Impact of Precision Medicine on Efficiencies of Novel Drug Development in Cancer

Menée à partir de données portant sur 15 anticancéreux ayant été autorisés par la "U.S. Food and Drug Administration" entre 2010 et 2014, cette étude évalue l'impact de la médecine de précision sur l'efficacité du développement de nouveaux anticancéreux

Résumé en anglais

Precision medicine offers opportunities for reducing the costs, burdens, and time associated with drug development. We examined time, number of trials, indications tested and patient burden needed to achieve first FDA license for all 5 novel anti-cancer precision-medicine drugs and all 10 novel non-precision medicine drugs receiving FDA approval 2010-2014. The 15 drug portfolios encompassed 242 trials: 87 for precision medicine drugs and 155 for non-precision medicine drugs.
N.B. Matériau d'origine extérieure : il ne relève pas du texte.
module byte_lane_packer #(
  parameter int TIMEOUT = 8
) (
  input  logic        clk,
  input  logic        rst_n,
  input  logic        in_valid,
  output logic        in_ready,
  input  logic [7:0]  in_data,
  input  logic        in_hi,
  input  logic        in_last,
  output logic        out_valid,
  input  logic        out_ready,
  output logic [15:0] out_d,
  output logic [1:0]  out_byteena,
  output logic [15:0] word_count
);
  localparam int NUM_LANES = 2;
  localparam logic [7:0] TO_LAST = 8'(TIMEOUT - 1);

  typedef enum logic [1:0] {EMPTY = 2'd0, PARTIAL = 2'd1, FULL = 2'd2} state_t;

  state_t                          state;
  logic [7:0]                      timer;
  logic [NUM_LANES-1:0][7:0]       lane_q;
  logic [NUM_LANES-1:0]            lane_en;
  logic                            accept, handoff, collide, illegal;

  // in_ready is combinational on in_hi so a collision is refused in the same cycle
  always_comb begin
    in_ready = rst_n & ((state == EMPTY) | ((state == PARTIAL) & ~lane_en[in_hi]));
    accept   = in_valid & in_ready;
    collide  = (state == PARTIAL) & in_valid & lane_en[in_hi];
    handoff  = (state == FULL) & out_ready;
    illegal  = !(state inside {EMPTY, PARTIAL, FULL});
  end

  for (genvar g = 0; g < NUM_LANES; g++) begin : g_lane
    byte_lane_packer_lane u_lane (
      .clk   (clk),
      .rst_n (rst_n),
      .wr    (accept & (in_hi == (g == 1))),
      .clr   (handoff | illegal),
      .din   (in_data),
      .q     (lane_q[g]),
      .en    (lane_en[g])
    );
  end

  assign out_valid   = (state == FULL);
  assign out_d       = lane_q;
  assign out_byteena = lane_en;

  always_ff @(posedge clk or negedge rst_n) begin
    if (!rst_n) begin
      state      <= EMPTY;
      timer      <= '0;
      word_count <= '0;
    end else begin
      case (state)
        EMPTY: begin
          if (accept) begin
            timer <= '0;
            state <= in_last ? FULL : PARTIAL;
          end
        end
        PARTIAL: begin
          if (accept || collide)       state <= FULL;
          else if (timer == TO_LAST)   state <= FULL;
          else                         timer <= timer + 8'd1;
        end
        FULL: begin
          if (handoff) begin
            word_count <= word_count + 16'd1;
            timer      <= '0;
            state      <= EMPTY;
          end
        end
        default: begin
          timer <= '0;
          state <= EMPTY;
        end
      endcase
    end
  end
endmodule
==> src/rtl/servo_pwm_multi.sv <==
// Multi-channel servo PWM: shared frame counter, command handshake and channel decode.
// Define SERVO_RAMP_EN to rate-limit active width changes by RAMP_STEP per frame.
module servo_pwm_multi
   import servo_pkg::*;
#(
   parameter int N_CH          = 4,
   parameter int CNT_W         = DEF_CNT_W,
   parameter int PERIOD_CYCLES = DEF_PERIOD_CYCLES,
   parameter int MIN_PULSE     = DEF_MIN_PULSE,
   parameter int MAX_PULSE     = DEF_MAX_PULSE,
   parameter int RESET_WIDTH   = 0,
   parameter int RAMP_STEP     = DEF_RAMP_STEP,
   localparam int CH_W         = chanWidth(N_CH)
) (
   input  logic             clock_clk,
   input  logic             reset_low,
   input  logic             cmd_valid,
   output logic             cmd_ready,
   input  logic [CH_W-1:0]  cmd_chan,
   input  logic [CNT_W-1:0] cmd_width,
   output logic             cmd_err,
   output logic             frame_start,
   output logic [N_CH-1:0]  pwm_out,
   output logic [N_CH-1:0]  at_target
);

   localparam logic [CNT_W-1:0] LAST_COUNT = CNT_W'(PERIOD_CYCLES - 1);

   logic [CNT_W-1:0] r_count;
   logic             r_cmd_err;
   logic             r_frame_start;
   logic             w_last;
   logic             w_accept;
   logic             w_bad_chan;
   logic [N_CH-1:0]  w_wr_en;

   // Commands are held off on the update cycle so a write never races the target-to-active copy.
   assign w_last     = (r_count == LAST_COUNT);
   assign cmd_ready  = reset_low && !w_last;
   assign w_accept   = cmd_valid && cmd_ready;
   assign w_bad_chan = (32'(cmd_chan) >= N_CH);

   always_ff @(posedge clock_clk or negedge reset_low) begin
      if (!reset_low) begin
         r_count       <= '0;
         r_cmd_err     <= 1'b0;
         r_frame_start <= 1'b0;
      end else begin
         r_count       <= w_last ? '0 : r_count + CNT_W'(1);
         r_cmd_err     <= w_accept && w_bad_chan;
         r_frame_start <= (r_count == '0);
      end
   end

   assign cmd_err     = r_cmd_err;
   assign frame_start = r_frame_start;

   for (genvar i = 0; i < N_CH; i++) begin : g_ch
      assign w_wr_en[i] = w_accept && !w_bad_chan && (cmd_chan == CH_W'(i));

      servo_channel #(
         .CNT_W       (CNT_W),
         .MIN_PULSE   (MIN_PULSE),
         .MAX_PULSE   (MAX_PULSE),
`ifdef SERVO_RAMP_EN
         .RAMP_STEP   (RAMP_STEP),
`endif
         .RESET_WIDTH (RESET_WIDTH)
      ) u_channel (
         .i_clock     (clock_clk),
         .i_reset_low (reset_low),
         .i_wr_en     (w_wr_en[i]),
         .i_wr_width  (cmd_width),
         .i_update    (w_last),
         .i_count     (r_count),
         .o_pwm       (pwm_out[i]),
         .o_at_target (at_target[i])
      );
   end

endmodule
===== src/rtl/mac_norm_round_pipe.sv =====
// mac_norm_round_pipe
//   Two-stage normalise/round/pack stage between the MAC accumulator and the
//   output buffer. Stage 1 finds the leading one of the accumulator magnitude,
//   normalises it and computes the unbounded exponent. Stage 2 handles zero,
//   subnormal shift, flush-to-zero, optional rounding and overflow saturation,
//   then registers the packed {sign, exp, man} result.
//
// Build option:
//   MAC_NORM_RNE_EN  defined   -> round-to-nearest-even (normal and subnormal)
//                    undefined -> truncation toward zero (no carry path)
//
// Ports:
//   clk, rst_n           clock, synchronous active-low reset
//   in_valid/in_ready    input beat handshake
//   in_sum, in_sign      unsigned accumulator magnitude and result sign
//   in_exp               signed biased exponent for a leading one at SUM_W-1
//   q_frac               static fractional shift subtracted from the exponent
//   out_valid/out_ready  packed result handshake
//   out_fp               {sign, exp[EXP_W], man[MAN_W]}
//   clr_flags            clears the sticky flags (a same-cycle set wins)
//   flag_ovf/unf/inx     sticky saturation / flush-to-zero / inexact flags
//
// Handshake: a beat moves across an interface on a rising clk edge where
// valid & ready are both high. The producer holds valid and data stable until
// that edge; ready may depend combinationally on downstream ready.
module mac_norm_round_pipe #(
  parameter int EXP_W = 5,
  parameter int MAN_W = 10,
  parameter int SUM_W = 16,
  parameter int EIN_W = 8,
  parameter int Q_W   = 5
) (
  input  logic                   clk,
  input  logic                   rst_n,
  input  logic                   in_valid,
  output logic                   in_ready,
  input  logic [SUM_W-1:0]       in_sum,
  input  logic                   in_sign,
  input  logic [EIN_W-1:0]       in_exp,
  input  logic [Q_W-1:0]         q_frac,
  output logic                   out_valid,
  input  logic                   out_ready,
  output logic [EXP_W+MAN_W:0]   out_fp,
  input  logic                   clr_flags,
  output logic                   flag_ovf,
  output logic                   flag_unf,
  output logic                   flag_inx
);

  localparam int EW   = EIN_W + 2;
  localparam int LZ_W = $clog2(SUM_W + 1);
  // Normalised value padded with MAN_W+2 zero LSBs: a subnormal shift of up
  // to MAN_W+1 only moves zeros out, so guard/sticky never miss a bit.
  localparam int WW   = SUM_W + MAN_W + 2;

  localparam logic signed [EW-1:0] E_ZERO  = '0;
  localparam logic signed [EW-1:0] E_ONE   = EW'(1);
  localparam logic signed [EW-1:0] E_SAT   = EW'((1 << EXP_W) - 1);
  localparam logic        [EW-1:0] SH_MAX  = EW'(MAN_W + 1);
  localparam logic     [EXP_W-1:0] EXP_MAX = EXP_W'((1 << EXP_W) - 2);

  // ---------------- pipeline control ----------------
  logic s1_valid;
  logic s1_adv, s2_adv;

  assign s2_adv   = !out_valid || out_ready;
  assign s1_adv   = !s1_valid || s2_adv;
  assign in_ready = s1_adv;

  // ---------------- stage 1: leading-zero count ----------------
  logic [LZ_W-1:0]        lzc;
  logic signed [EW-1:0]   e_calc;

  always_comb begin
    lzc = LZ_W'(SUM_W);
    for (int i = 0; i < SUM_W; i++) begin
      if (in_sum[i]) lzc = LZ_W'(SUM_W - 1 - i);
    end
  end

  assign e_calc = EW'($signed(in_exp)) - EW'(lzc) - EW'(q_frac);

  logic [SUM_W-1:0]     s1_norm;
  logic                 s1_sign, s1_zero;
  logic signed [EW-1:0] s1_e;

  always_ff @(posedge clk) begin
    if (!rst_n) begin
      s1_valid <= 1'b0;
      s1_norm  <= '0;
      s1_sign  <= 1'b0;
      s1_zero  <= 1'b0;
      s1_e     <= '0;
    end else if (s1_adv) begin
      s1_valid <= in_valid;
      if (in_valid) begin
        s1_norm <= in_sum << lzc;
        s1_sign <= in_sign;
        s1_zero <= (in_sum == '0);
        s1_e    <= e_calc;
      end
    end
  end

  // ---------------- stage 2: shift, round, saturate, pack ----------------
  logic [WW-1:0]        wide;
  logic [EW-1:0]        sh_amt;
  logic                 normal, flush, guard, sticky, sat;
  logic [MAN_W-1:0]     man;
  logic [MAN_W:0]       man_r;
  logic signed [EW-1:0] exp_base, exp_r;
  logic [EXP_W+MAN_W:0] fp_d;
  logic                 ovf_d, unf_d, inx_d;

  always_comb begin
    wide   = {s1_norm, {(MAN_W + 2){1'b0}}};
    normal = (s1_e > E_ZERO);
    sh_amt = E_ONE - s1_e;
    flush  = 1'b0;
    if (!normal) begin
      if (sh_amt > SH_MAX) flush = 1'b1;
      else                 wide  = wide >> sh_amt;
    end
    man      = wide[WW-2 -: MAN_W];
    guard    = wide[WW-2-MAN_W];
    sticky   = |wide[WW-3-MAN_W:0];
    exp_base = normal ? s1_e : E_ZERO;
`ifdef MAC_NORM_RNE_EN
    // Round up on guard when above half-way, or at a tie with odd LSB. A
    // mantissa carry bumps the exponent (subnormal 0x3FF+1 becomes exp=1).
    man_r = {1'b0, man} + {{MAN_W{1'b0}}, guard & (sticky | man[0])};
    exp_r = exp_base + {{(EW-1){1'b0}}, man_r[MAN_W]};
`else
    man_r = {1'b0, man};
    exp_r = exp_base;
`endif
    sat = normal && (exp_r >= E_SAT);

    fp_d  = {s1_sign, {(EXP_W + MAN_W){1'b0}}};
    ovf_d = 1'b0;
    unf_d = 1'b0;
    inx_d = 1'b0;
    if (s1_zero) begin
      fp_d = {s1_sign, {(EXP_W + MAN_W){1'b0}}};
    end else if (flush) begin
      unf_d = 1'b1;
      inx_d = 1'b1;
    end else if (sat) begin
      fp_d  = {s1_sign, EXP_MAX, {MAN_W{1'b1}}};
      ovf_d = 1'b1;
      inx_d = 1'b1;
    end else begin
      fp_d  = {s1_sign, exp_r[EXP_W-1:0], man_r[MAN_W-1:0]};
      inx_d = guard | sticky;
      // A nonzero input that rounds/truncates to zero is an underflow too.
      unf_d = (exp_r == E_ZERO) && (man_r[MAN_W-1:0] == '0);
    end
  end

  logic unused_bits;
  assign unused_bits = ^{wide[WW-1], exp_r[EW-1:EXP_W], man_r[MAN_W]};

  logic beat_ovf, beat_unf, beat_inx;

  always_ff @(posedge clk) begin
    if (!rst_n) begin
      out_valid <= 1'b0;
      out_fp    <= '0;
      beat_ovf  <= 1'b0;
      beat_unf  <= 1'b0;
      beat_inx  <= 1'b0;
    end else if (s2_adv) begin
      out_valid <= s1_valid;
      if (s1_valid) begin
        out_fp   <= fp_d;
        beat_ovf <= ovf_d;
        beat_unf <= unf_d;
        beat_inx <= inx_d;
      end
    end
  end

  // ---------------- sticky flags ----------------
  // Status of a beat is committed only when the beat is taken downstream;
  // clearing first and OR-ing afterwards lets a same-cycle set win.
  logic out_fire;
  assign out_fire = out_valid && out_ready;

  always_ff @(posedge clk) begin
    if (!rst_n) begin
      flag_ovf <= 1'b0;
      flag_unf <= 1'b0;
      flag_inx <= 1'b0;
    end else begin
      flag_ovf <= (flag_ovf && !clr_flags) || (out_fire && beat_ovf);
      flag_unf <= (flag_unf && !clr_flags) || (out_fire && beat_unf);
      flag_inx <= (flag_inx && !clr_flags) || (out_fire && beat_inx);
    end
  end

endmodule


===== config.mk =====
export PLATFORM = sky130hd
export DESIGN_NAME = mac_norm_round_pipe
export DESIGN_NICKNAME = d
export VERILOG_FILES = /design/src/rtl/mac_norm_round_pipe.sv
export SDC_FILE = /design/constraint.sdc
export NUM_CORES = 1
export LEC_CHECK = 0
export ABC_AREA = 1
export BUFFER_PORTS_ARGS = -buffer_cell sky130_fd_sc_hd__buf_4
export CORE_MARGIN = 2
export CORE_UTILIZATION = 40
export CTS_CLUSTER_SIZE = 25
export DETAILED_ROUTE_END_ITERATION = 7
export GPL_ROUTABILITY_DRIVEN = 1
export GPL_TIMING_DRIVEN = 0
export PLACE_DENSITY = 0.65
export SYNTH_ARGS = -nofsm -noshare
export SYNTH_HDL_FRONTEND = slang
export SYNTH_SLANG_ARGS = --single-unit

===== constraint.sdc =====
create_clock -name clk -period 6.15 [get_ports clk]
set_input_delay 0.9225 -clock clk [delete_from_list [all_inputs] [get_ports clk]]
set_output_delay 0.9225 -clock clk [all_outputs]
set_load 0.1 [all_outputs]

==> out/qor.csv <==
metric,value,unit
rr_endpoint,beat_unf,
synthesis.nets,790,
timing_worst_slew_pin_value,0.582,ns
clock_path_buffers,2,
rr_worst_depth,16,
critical_path.max_fanout,10,
area_fraction_of_the_dominant_cell_type_after_synthesis,0.241,
setup_viol,0,
slowest_stage_delay_cp,0.50,ns
cts_setup_buffers,0,
post-route-period-util,0.662,
cap_violations,0,
final_cell_mix,"sky130_fd_sc_hd__nand2_1 (248), sky130_fd_sc_hd__nand3_1 (107), sky130_fd_sc_hd__inv_1 (69)",
grt_pass1_wl,22800,um
grt_max_degree,20,
port_buffers,55,
finalNetCount,852,
worstSetupPathType,in2reg,
setup_tns,0,ns
rows,37,
fp.dieArea,11700,sq um
antenna_violating_nets_left,0,
post_cts.resized_instances,0,
n_antenna_cell,0,
timing.critical_path.from,in_sum[1],
slew_headroom,0.612,
global_route.usage.total,0.244,
detail_route.iter0.violations,226,
maxClockFrequency,246,MHz
worst_skew_pair.late_latency,0.32,ns
grt_pass1_vias,4791,
dp_hpwl,11500,um
synth.top_cells.by_area,"sky130_fd_sc_hd__dfxtp_1 (24%), sky130_fd_sc_hd__nand2_1 (22%), sky130_fd_sc_hd__nand3_1 (12%)",
post_route_cells_drive_above_1_share,0.111,
total_core_area,10400,sq um
clk_pin_slew,0.12,ns
timing.critical_path.slowest_stage_cell,sky130_fd_sc_hd__fa_1,
netlist_area,4330,sq um
hold_path.class,reg2reg,
run_status,completed,
ys_ff_latch,52,
timing_hold_violations_final,0,
tritoncts,done,
peakVddDrop,105,uV
pre_cts_slack,1.70,ns
fin_worst_skew,0.0200,ns
residual_drc_count,0,
syn_to_final_growth,15.7,%
place_congestion,0.931,
leakagePower,2.42,nW
route.vias.total,5021,
timing.critical_path.from_type,input pin,
power.density_cell_area,216,nW/um^2
netlist.top_cell.by_area,sky130_fd_sc_hd__dfxtp_1,
critical_path.reg2reg.startpoint,s1_e[1],
worstPathBufferInverterCount,6,
synth_warnings,0,
critical_path.cell_chain,"buf_4, nor2_1, inv_1, nor3_1, inv_1, nand2_1, a21oi_1, inv_1, buf_1, fa_1, ha_1, a21oi_1, o21a_1, o21ai_0, a211oi_1, inv_1, a21oi_1, o21ai_0, a21oi_1",
worst_setup_path_endpoint,s1_e[7],
clock-sinks,52,
setup.reg_to_reg.worst_slack,2.24,ns
crit_required,6.42,ns
drt_first_pass_iters,5,
cts.hold.buffers_added,0,
io_pins,56,
placedCellCount,932,
rsz0062_at_grt,false,
gr-total-overflow,0,
ys_seq_area_frac,0.241,
initial_util,0.415,
cts-root-buf,sky130_fd_sc_hd__clkbuf_8,
postLayoutSetupSlackWorst,2.08,ns
critPathArrivalTime,4.34,ns
die_h,108,um
netlist-cell-type-count,37,
post-route-min-period,4.07,ns
critical_path_depth,19,
cpLargestDelayFamily,compound AO/OA/AOI/OAI gates,
cts-buffers-inserted,5,
totalWireLength,13600,um
slew_viol_final,0,
synthCells,741,
dieWidth,108,um
initial_antenna_violation_count,0,
mostFrequentLayoutCell,sky130_fd_sc_hd__nand2_1,
worst_setup_end_kind,flip-flop,
finalNonFillerCells,940,
htreeDepth,2,
wire_per_inst,14.5,um
synth.avg_cell_area,5.84,sq um
layout.filler_cells,1170,
avgViaCountPerCell,5.34,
Embase and MEDLINE databases were searched for all pre-licensure clinical trials, and data on time, patient numbers, indications tested and total treatment-emergent grade 3-5 adverse events were measured from the first trial of each drug. We did not find patterns suggesting greater efficiencies in precision medicine compared to non-precision medicine. Gains in efficiency for precision-medicine drug development may be offset by challenges with recruitment.